[Collected data entries]
☆ ☆ ☆ ☆ ☆ ☆ ☆

## src/rtl/pdfd_pkg.sv

```systemverilog
// Shared types and constants for the pulse-distance frame decoder.
// No dependencies; every module of the block imports this package.
package pdfd_pkg;

  localparam int unsigned TimeW  = 32;
  localparam int unsigned CfgW   = 16;
  localparam int unsigned CfgIdxW = 3;
  localparam int unsigned ByteW  = 8;

  // Configuration register indexes
  localparam logic [CfgIdxW-1:0] REG_BIT_MIN   = 3'd0;
  localparam logic [CfgIdxW-1:0] REG_BIT_MAX   = 3'd1;
  localparam logic [CfgIdxW-1:0] REG_BIT_SPLIT = 3'd2;
  localparam logic [CfgIdxW-1:0] REG_BEGIN_MIN = 3'd3;
  localparam logic [CfgIdxW-1:0] REG_BEGIN_MAX = 3'd4;

  // Reset values of the interval windows, in microseconds
  localparam logic [CfgW-1:0] BIT_MIN_RST   = 16'(256 * 6 * 3 + 16);
  localparam logic [CfgW-1:0] BIT_MAX_RST   = 16'(2048 * 6 + 512 * 6 + 256 * 6);
  localparam logic [CfgW-1:0] BIT_SPLIT_RST = 16'(1024 * 6 + 512 * 6 + 8);
  localparam logic [CfgW-1:0] BEGIN_MIN_RST = 16'(8192 * 6 - 256 * 6);
  localparam logic [CfgW-1:0] BEGIN_MAX_RST = 16'(8192 * 6 + 512 * 6 + 256 * 6);

  typedef struct packed {
    logic [CfgW-1:0] bit_min_us;
    logic [CfgW-1:0] bit_max_us;
    logic [CfgW-1:0] bit_split_us;
    logic [CfgW-1:0] begin_min_us;
    logic [CfgW-1:0] begin_max_us;
  } cfg_t;

  typedef enum logic [1:0] {
    TOK_DROP  = 2'd0,
    TOK_BIT   = 2'd1,
    TOK_BEGIN = 2'd2
  } tok_kind_t;

  // One classified interval handed from the front end to the back end
  typedef struct packed {
    tok_kind_t kind;
    logic      bit_val;
  } token_t;

  typedef struct packed {
    logic [ByteW-1:0] data_byte;
    logic [ByteW-1:0] byte_index;
    logic [ByteW-1:0] frame_length;
    logic             is_last;
    logic             is_empty;
  } result_t;

endpackage

```

## src/rtl/pdfd_front.sv

```systemverilog
// Front end: holds the window registers and the previous edge time,
// and classifies each edge interval into a token. Depends on pdfd_pkg.
module pdfd_front (
  input  logic                           clk,
  input  logic                           rst,
  input  logic                           cfg_we,
  input  logic [pdfd_pkg::CfgIdxW-1:0]   cfg_index,
  input  logic [pdfd_pkg::CfgW-1:0]      cfg_data,
  input  logic                           take,
  input  logic [pdfd_pkg::TimeW-1:0]     edge_time_us,
  output pdfd_pkg::token_t               tok
);
  import pdfd_pkg::*;

  cfg_t             cfg;
  logic [TimeW-1:0] previous_edge;
  logic [TimeW-1:0] delta;

  always_ff @(posedge clk) begin
    if (rst) begin
      cfg.bit_min_us   <= BIT_MIN_RST;
      cfg.bit_max_us   <= BIT_MAX_RST;
      cfg.bit_split_us <= BIT_SPLIT_RST;
      cfg.begin_min_us <= BEGIN_MIN_RST;
      cfg.begin_max_us <= BEGIN_MAX_RST;
    end else if (cfg_we) begin
      unique case (cfg_index)
        REG_BIT_MIN:   cfg.bit_min_us   <= cfg_data;
        REG_BIT_MAX:   cfg.bit_max_us   <= cfg_data;
        REG_BIT_SPLIT: cfg.bit_split_us <= cfg_data;
        REG_BEGIN_MIN: cfg.begin_min_us <= cfg_data;
        REG_BEGIN_MAX: cfg.begin_max_us <= cfg_data;
        default: ;
      endcase
    end
  end

  always_ff @(posedge clk) begin
    if (rst) begin
      previous_edge <= '0;
    end else if (take) begin
      previous_edge <= edge_time_us;
    end
  end

  // Interval wraps modulo 2^32
  assign delta = edge_time_us - previous_edge;

  always_comb begin
    tok.bit_val = (delta > {16'd0, cfg.bit_split_us});
    priority if (delta > {16'd0, cfg.begin_max_us}) begin
      tok.kind = TOK_DROP;
    end else if (delta <= {16'd0, cfg.bit_max_us}) begin
      tok.kind = (delta < {16'd0, cfg.bit_min_us}) ? TOK_DROP : TOK_BIT;
    end else if (delta < {16'd0, cfg.begin_min_us}) begin
      tok.kind = TOK_DROP;
    end else begin
      tok.kind = TOK_BEGIN;
    end
  end

endmodule

```

## src/rtl/pdfd_tok_q.sv

```systemverilog
// Two-entry queue of classified tokens between front and back end.
// Depends on pdfd_pkg.
module pdfd_tok_q (
  input  logic             clk,
  input  logic             rst,
  input  logic             wr,
  input  pdfd_pkg::token_t wr_data,
  output logic             full,
  input  logic             rd,
  output pdfd_pkg::token_t rd_data,
  output logic             empty
);
  import pdfd_pkg::*;

  token_t     entries [2];
  logic       wr_ptr;
  logic       rd_ptr;
  logic [1:0] count;

  assign full    = (count == 2'd2);
  assign empty   = (count == 2'd0);
  assign rd_data = entries[rd_ptr];

  always_ff @(posedge clk) begin
    if (wr && !full) begin
      entries[wr_ptr] <= wr_data;
    end
  end

  always_ff @(posedge clk) begin
    if (rst) begin
      wr_ptr <= 1'b0;
      rd_ptr <= 1'b0;
      count  <= 2'd0;
    end else begin
      if (wr && !full) wr_ptr <= ~wr_ptr;
      if (rd && !empty) rd_ptr <= ~rd_ptr;
      unique case ({wr && !full, rd && !empty})
        2'b10:   count <= count + 2'd1;
        2'b01:   count <= count - 2'd1;
        default: count <= count;
      endcase
    end
  end

endmodule

```

## src/rtl/pdfd_back.sv

```systemverilog
// Back end: assembles bits into bytes, tracks frame length and index,
// and produces result requests. Depends on pdfd_pkg.
module pdfd_back (
  input  logic              clk,
  input  logic              rst,
  input  logic              tok_valid,
  input  pdfd_pkg::token_t  tok,
  input  logic              res_full,
  output logic              tok_take,
  output logic              res_wr,
  output pdfd_pkg::result_t res
);
  import pdfd_pkg::*;

  logic             receiving,        receiving_next;
  logic             length_known,     length_known_next;
  logic [ByteW-1:0] announced_length, announced_length_next;
  logic [ByteW-1:0] shift_byte,       shift_byte_next;
  logic [2:0]       bit_count,        bit_count_next;
  logic [ByteW-1:0] byte_count,       byte_count_next;
  logic             last;

  // Stall while the result queue has no room
  assign tok_take = tok_valid && !res_full;

  always_comb begin
    receiving_next        = receiving;
    length_known_next     = length_known;
    announced_length_next = announced_length;
    shift_byte_next       = shift_byte;
    bit_count_next        = bit_count;
    byte_count_next       = byte_count;
    res_wr                = 1'b0;
    res                   = '0;
    last                  = ((byte_count + 8'd1) == announced_length);
    if (tok_take) begin
      unique case (tok.kind)
        TOK_DROP: begin
          receiving_next = 1'b0;
        end
        TOK_BEGIN: begin
          receiving_next        = 1'b1;
          length_known_next     = 1'b0;
          announced_length_next = '0;
          shift_byte_next       = '0;
          bit_count_next        = '0;
          byte_count_next       = '0;
        end
        TOK_BIT: begin
          if (receiving) begin
            shift_byte_next = {shift_byte[ByteW-2:0], tok.bit_val};
            bit_count_next  = bit_count + 3'd1;
            if (bit_count == 3'd7) begin
              if (length_known) begin
                res_wr              = 1'b1;
                res.data_byte       = shift_byte_next;
                res.byte_index      = byte_count;
                res.frame_length    = announced_length;
                res.is_last         = last;
                byte_count_next     = byte_count + 8'd1;
                if (last) receiving_next = 1'b0;
              end else begin
                announced_length_next = shift_byte_next;
                length_known_next     = 1'b1;
                // Zero length: emit one empty result and close the frame
                if (shift_byte_next == '0) begin
                  res_wr         = 1'b1;
                  res.is_last    = 1'b1;
                  res.is_empty   = 1'b1;
                  receiving_next = 1'b0;
                end
              end
            end
          end
        end
        default: ;
      endcase
    end
  end

  always_ff @(posedge clk) begin
    if (rst) begin
      receiving        <= 1'b0;
      length_known     <= 1'b0;
      announced_length <= '0;
      shift_byte       <= '0;
      bit_count        <= '0;
      byte_count       <= '0;
    end else begin
      receiving        <= receiving_next;
      length_known     <= length_known_next;
      announced_length <= announced_length_next;
      shift_byte       <= shift_byte_next;
      bit_count        <= bit_count_next;
      byte_count       <= byte_count_next;
    end
  end

endmodule

```

## src/rtl/pdfd_res_q.sv

```systemverilog
// Two-entry output queue holding finished results until popped.
// Depends on pdfd_pkg.
module pdfd_res_q (
  input  logic              clk,
  input  logic              rst,
  input  logic              wr,
  input  pdfd_pkg::result_t wr_data,
  output logic              full,
  input  logic              rd,
  output pdfd_pkg::result_t rd_data,
  output logic              empty
);
  import pdfd_pkg::*;

  result_t    entries [2];
  logic       wr_ptr;
  logic       rd_ptr;
  logic [1:0] count;

  assign full    = (count == 2'd2);
  assign empty   = (count == 2'd0);
  assign rd_data = entries[rd_ptr];

  always_ff @(posedge clk) begin
    if (wr && !full) begin
      entries[wr_ptr] <= wr_data;
    end
  end

  always_ff @(posedge clk) begin
    if (rst) begin
      wr_ptr <= 1'b0;
      rd_ptr <= 1'b0;
      count  <= 2'd0;
    end else begin
      if (wr && !full) wr_ptr <= ~wr_ptr;
      if (rd && !empty) rd_ptr <= ~rd_ptr;
      unique case ({wr && !full, rd && !empty})
        2'b10:   count <= count + 2'd1;
        2'b01:   count <= count - 2'd1;
        default: count <= count;
      endcase
    end
  end

endmodule

```

## src/rtl/pulse_distance_frame_decoder.sv

```systemverilog
// Pulse-distance frame decoder, top level.
// An accepted timestamp's token is registered in the token queue; the back end
// takes it while the result queue has room and writes its result into that queue.
// Throughput: one edge per cycle while full is low; the classify step and the
// byte-assembly step are coupled by a two-entry token queue.
// Reset (rst, synchronous): windows return to defaults, previous edge to 0,
// frame state to idle, both queues empty.
module pulse_distance_frame_decoder (
  input  logic                          clk,
  input  logic                          rst,
  input  logic                          push,
  output logic                          full,
  input  logic [pdfd_pkg::TimeW-1:0]    edge_time_us,
  input  logic                          pop,
  output logic                          empty,
  output logic [pdfd_pkg::ByteW-1:0]    data_byte,
  output logic [pdfd_pkg::ByteW-1:0]    byte_index,
  output logic [pdfd_pkg::ByteW-1:0]    frame_length,
  output logic                          is_last,
  output logic                          is_empty,
  input  logic                          cfg_we,
  input  logic [pdfd_pkg::CfgIdxW-1:0]  cfg_index,
  input  logic [pdfd_pkg::CfgW-1:0]     cfg_data
);
  import pdfd_pkg::*;

  token_t  front_tok;
  token_t  back_tok;
  logic    tok_full;
  logic    tok_empty;
  logic    tok_take;
  logic    take;
  logic    res_wr;
  logic    res_full;
  result_t res_in;
  result_t res_out;

  assign full = tok_full;
  assign take = push && !tok_full;

  pdfd_front u_front (
    .clk          (clk),
    .rst          (rst),
    .cfg_we       (cfg_we),
    .cfg_index    (cfg_index),
    .cfg_data     (cfg_data),
    .take         (take),
    .edge_time_us (edge_time_us),
    .tok          (front_tok)
  );

  pdfd_tok_q u_tok_q (
    .clk     (clk),
    .rst     (rst),
    .wr      (push),
    .wr_data (front_tok),
    .full    (tok_full),
    .rd      (tok_take),
    .rd_data (back_tok),
    .empty   (tok_empty)
  );

  pdfd_back u_back (
    .clk       (clk),
    .rst       (rst),
    .tok_valid (!tok_empty),
    .tok       (back_tok),
    .res_full  (res_full),
    .tok_take  (tok_take),
    .res_wr    (res_wr),
    .res       (res_in)
  );

  pdfd_res_q u_res_q (
    .clk     (clk),
    .rst     (rst),
    .wr      (res_wr),
    .wr_data (res_in),
    .full    (res_full),
    .rd      (pop),
    .rd_data (res_out),
    .empty   (empty)
  );

  assign data_byte    = res_out.data_byte;
  assign byte_index   = res_out.byte_index;
  assign frame_length = res_out.frame_length;
  assign is_last      = res_out.is_last;
  assign is_empty     = res_out.is_empty;

endmodule
```

## config.mk

```make
export PLATFORM = sky130hd
export DESIGN_NAME = pulse_distance_frame_decoder
export DESIGN_NICKNAME = d
export VERILOG_FILES = /design/src/rtl/pdfd_pkg.sv /design/src/rtl/pdfd_front.sv /design/src/rtl/pdfd_tok_q.sv /design/src/rtl/pdfd_back.sv /design/src/rtl/pdfd_res_q.sv /design/src/rtl/pulse_distance_frame_decoder.sv
export SDC_FILE = /design/constraint.sdc
export NUM_CORES = 1
export LEC_CHECK = 0
export ABC_AREA = 1
export BUFFER_PORTS_ARGS = -buffer_cell sky130_fd_sc_hd__clkbuf_2
export CORE_MARGIN = 10
export CORE_UTILIZATION = 40
export CTS_BUF_LIST = sky130_fd_sc_hd__clkbuf_8
export DETAILED_ROUTE_END_ITERATION = 7
export PLACE_DENSITY = 0.59
export SYNTH_ARGS = -nofsm -noshare
export SYNTH_HDL_FRONTEND = slang
export SYNTH_SLANG_ARGS = --single-unit
```

## constraint.sdc

```tcl
create_clock -name clk -period 3.6 [get_ports clk]
set_input_delay 0 -clock clk [delete_from_list [all_inputs] [get_ports clk]]
set_output_delay 0 -clock clk [all_outputs]
set_load 0.02 [all_outputs]
```

# Word level (Yosys, flattened, before mapping)

Memory sizes are Yosys's and may differ from the RTL's. A register that Yosys moved wholly into a read port is not among the register bits.
Cells that the tools add are included.

$add $sub $neg: 7
Multiply operators: 0
Div/mod/pow operators: 0
Magnitude comparators: 5
Eq/ne operators: 18
Shift-type cells: 0
Mux-type cells: 49
Bitwise operators: 4
Reductions and logical operators: 28

Operators by type and width:

| kind                                                  | number |
|---|---|
| two-way mux 26 bit                                    | 4 |
| > comparator 32 x 16 -> 1 bit                         | 2 |
| less-than comparator 32 x 16 -> 1 bit                 | 2 |
| two-way mux 8 bit                                     | 6 |
| less-or-equal comparator 32 x 16 -> 1 bit             | 1 |
| one-hot mux 8 bit (2 select lines)                    | 2 |
| subtractor 32 bit                                     | 1 |
| two-way mux 1 bit                                     | 24 |
| two-way mux 24 bit                                    | 1 |
| one-hot mux 7 bit (2 select lines)                    | 1 |
| AND reduction 2 bit                                   | 6 |
| == test 2 bit, second input constant                  | 5 |
| AND reduction 5 bit                                   | 2 |
| adder 8 x 1 -> 8 bit, second input constant           | 1 |
| == test 8 bit                                         | 1 |
| zero test 8 bit                                       | 1 |
| two-way mux 2 bit                                     | 4 |
| one-hot mux 2 bit (2 select lines)                    | 2 |
| two-way mux 7 bit                                     | 1 |
| == test 2 x 1 -> 1 bit, second input constant         | 3 |
| == test 3 x 2 -> 1 bit, second input constant         | 2 |
| == test 3 bit, second input constant                  | 2 |
| zero test 2 bit                                       | 3 |
| inequality test 2 x 1 -> 1 bit, second input constant | 3 |
| 17 further kinds                                      | 31 |

Register bits: 148
Bits in latches: 0
Bits in writable memories: 58
Bits in read-only memories: 0
Input port bits: 56
Output and inout port bits: 28
Memories: 2

Memories:

| memory          | depth | bits a word | read ports | clocked after memory_dff | write ports | line             | RTL |
|---|---|---|---|---|---|---|---|
| u_res_q.entries | 2     | 26          | 1          | 1                        | 1           | pdfd_res_q.sv:15 | `result_t entries [2];` |
| u_tok_q.entries | 2     | 3           | 1          | 1                        | 1           | pdfd_tok_q.sv:15 | `token_t entries [2];` |

# Logic depth before layout (Yosys ltp)

Word-level depth: 10
Mapped depth: 21

# By module

A second synthesis with hierarchy kept.

Cells, all modules: 1694
Area, all modules: 12694.7 um^2

By module, submodules not included:

| module                       | instances | cells each | area each (um^2) | sequential area each (um^2) |
|---|---|---|---|---|
| pdfd_front                   | 1         | 1262       | 8267.9           | 2242.2 |
| pdfd_res_q                   | 1         | 121        | 2225.9           | 1661.6 |
| pdfd_back                    | 1         | 259        | 1710.4           | 560.5 |
| pdfd_tok_q                   | 1         | 49         | 476.7            | 280.3 |
| pulse_distance_frame_decoder | 1         | 3          | 13.8             | 0.0 |

# Least setup slack after synthesis

No wires, ideal clock.

Path type: flip-flop to flip-flop
Start point: reg u_front.previous_edge[0]
End point: mem u_tok_q.entries[0][2] (netlist name) (data pin)
Library setup time: 254 ps
Data arrival time: 2589 ps
Slack: 758 ps
Cell stages (with the launch flop): 18
Path buffers: 0
Cell sequence: dfxtp_1 > ha_1 > fa_1 > inv_1 > nand3_1 > nand3_1 > nand2_1 > nand3_2 > xor2_1 > ha_1 > nand2_1 > nor2_1 > nor4b_1 > nand2_1 > o2111ai_1 > nand2_1 > nand3_2 > nor2_1

RTL lines:

| element                  | line             | RTL |
|---|---|---|
| start: declaration       | pdfd_front.sv:16 | `logic [TimeW-1:0] previous_edge;` |
| start signal: assignment | pdfd_front.sv:42 | `previous_edge <= edge_time_us;` |
| end: declaration         | pdfd_tok_q.sv:15 |  |

==> metrics.txt <==
die area=38200 um^2; clk root buf=clkbuf_8; WP data arrival=3550 ps; R2R Path Start=u_front.previous_edge[0]; Seq. cell area=4740 um^2; WHS Path Cells=6; Final setup viols=0; worst reg-to-reg path cell count=15; WL/cell=14.4 um; Placer Congestion=0.867; post-synthesis sequential area ratio=0.385; Tot GR Track Use=0.167; grt total ovfl=0; Pwr per Cell Area=539 nW/um^2; post-DP HPWL=23700 um; CTS Buffer Depth=3; chip height=195 um; final setup margin=334 ps; H-tree levels=2; initial antenna violation count=0; RSZ-0062 raised after global routing=no; post-synthesis net count=1809; critical path cell sequence=ha_1 -> fa_1 -> inv_1 -> nand3_1 -> nand3_1 -> nand2_1 -> nand3_2 -> xor2_1 -> buf_4 -> ha_1 -> nand3_1 -> nor4_1 -> nand2_1 -> o21ai_0 -> nand3_1; TritonCTS buffer count=38; final setup TNS=0 ps; WL final=31800 um; worst hold path endpoint=u_front.cfg[57]; period utilisation layout=0.907; I/O pin count=84; post-layout net count=1964; Post-synth ARST share=0; # clock sinks=208; ys flop type=dfxtp_1; Worst Clk Skew=20.7 ps; PortBufs=83; drt pass-1 iters=5; WP buf/inv=2; post-synthesis register bit count=208; Least-Margin Pin Slew=982 ps; Setup crit start=u_front.previous_edge[0]; Fill cells=3079; commonest non-fill, non-tap cell in the layout=nand2_1; ANT nets after route=0; most frequent cells in the layout=nand2_1, inv_1, a21oi_1; multi-input logic area=6330 um^2; Core ar.=30500 um^2; Initial Util=0.403; Synth Area in Adders=0.121; Relative slew margins=0.344; WP data required=3880 ps; slowest stage cell, crit path=fa_1; Hold Crit Start=cfg_we; highest clock rate=306 MHz; largest net degree at the start of global routing=90; Rows=64; vias in the first global route=10700; CP max stage delay=410 ps; Setup crit end kind=register; Area Overhead vs Synth=18.3%; Yosys cell types=46; Via Count=10800; RR Endpoint=u_tok_q.entries[0][0]; drt drc=0; crit path max fanout=4; Max Cap Violations=0; Clock Pin Slew Worst Setup and Hold Paths=60 ps; mux cell area share after synthesis=0.0247; Die W=195 um; crit-path most repeated cell=nand3_1; CP delay by family, top=simple AND/OR/NAND/NOR gates; Via-to-Cell Ratio=4.88; Post-Synthesis Cells=1635; final hold violations=0; Compound-Gate Fraction of Synth Area=0.153; Post-Synth XOR/XNOR Area=0.0149; Max IR drop VDD=496 uV; DR iter-0 viols=655; HP Class=primary input to register; main combinational cell family by area after synthesis=simple AND/OR/NAND/NOR gates; YS warnings=0; R2R setup slack=330 ps; Skew-Pair Late Insertion Delay=560 ps; Netlist Area Pre-Place=12300 um^2; status=finished, final reports clean; crit path kind=register to register; CTS tree=built; post-synthesis simple-gate area fraction=0.199; share of layout cells above drive strength 1=0.130; global-route wire length before repair=53600 um; LEAKAGE=6.52 nW; pre-CTS WS=322 ps; EDFF count, synth=58; diodes inserted=0; CP Launch Type=register; Tmin final=3270 ps; Final Slew Violations=0; Avg Cell Area, Syn=7.53 um^2
[cells in the mapped netlist (14+ instances only)]
| master | n | area, um^2 |
|---|---|---|
| clkbuf_1 | 41 | 154 |
| edfxtp_1 | 58 | 1740 |
| a21oi_1 | 176 | 881 |
| dfxtp_1 | 150 | 3000 |
| nor2_1 | 124 | 465 |
| nand2_1 | 323 | 1210 |
| ha_1 | 117 | 1460 |
| inv_1 | 286 | 1070 |
| o21ai_0 | 139 | 696 |
| nand2_2 | 14 | 87.6 |
| xor2_1 | 18 | 158 |
| mux2_2 | 27 | 304 |
| nand3_1 | 47 | 235 |
[repair_timing]
item                                    4_1_cts  5_1_grt
hold buffers                                 56        0
setup buffers                                 0        0
endpoints found under the setup margin        0        6
resized for setup                             0        2
hold endpoints to repair                    115        0
[layer usage]
metal	global-route usage	up-vias	part of all wire
li1	-	5655	-
met1	0.221	4884	0.48
met2	0.271	211	0.45
met3	0.0300	58	0.051
met4	0.0520	0	0.024
met5	0	-	0
[final cells by class]
cell class,instances,share of cell area
well taps,396,0.0340
inverters,294,0.0758
flip-flops and latches,208,0.326
multi-input cells,1090,0.435
repair buffers,158,0.0777
clock inverters,23,0.00937
clock buffers,45,0.0425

☆ ☆ ☆ ☆ ☆ ☆ ☆

§ Work order
From the records above, copy each line that contains the word "while".

§ Exercise solution
  // Stall while the result queue has no room
// takes it while the result queue has room and writes its result into that queue.
// Throughput: one edge per cycle while full is low; the classify step and the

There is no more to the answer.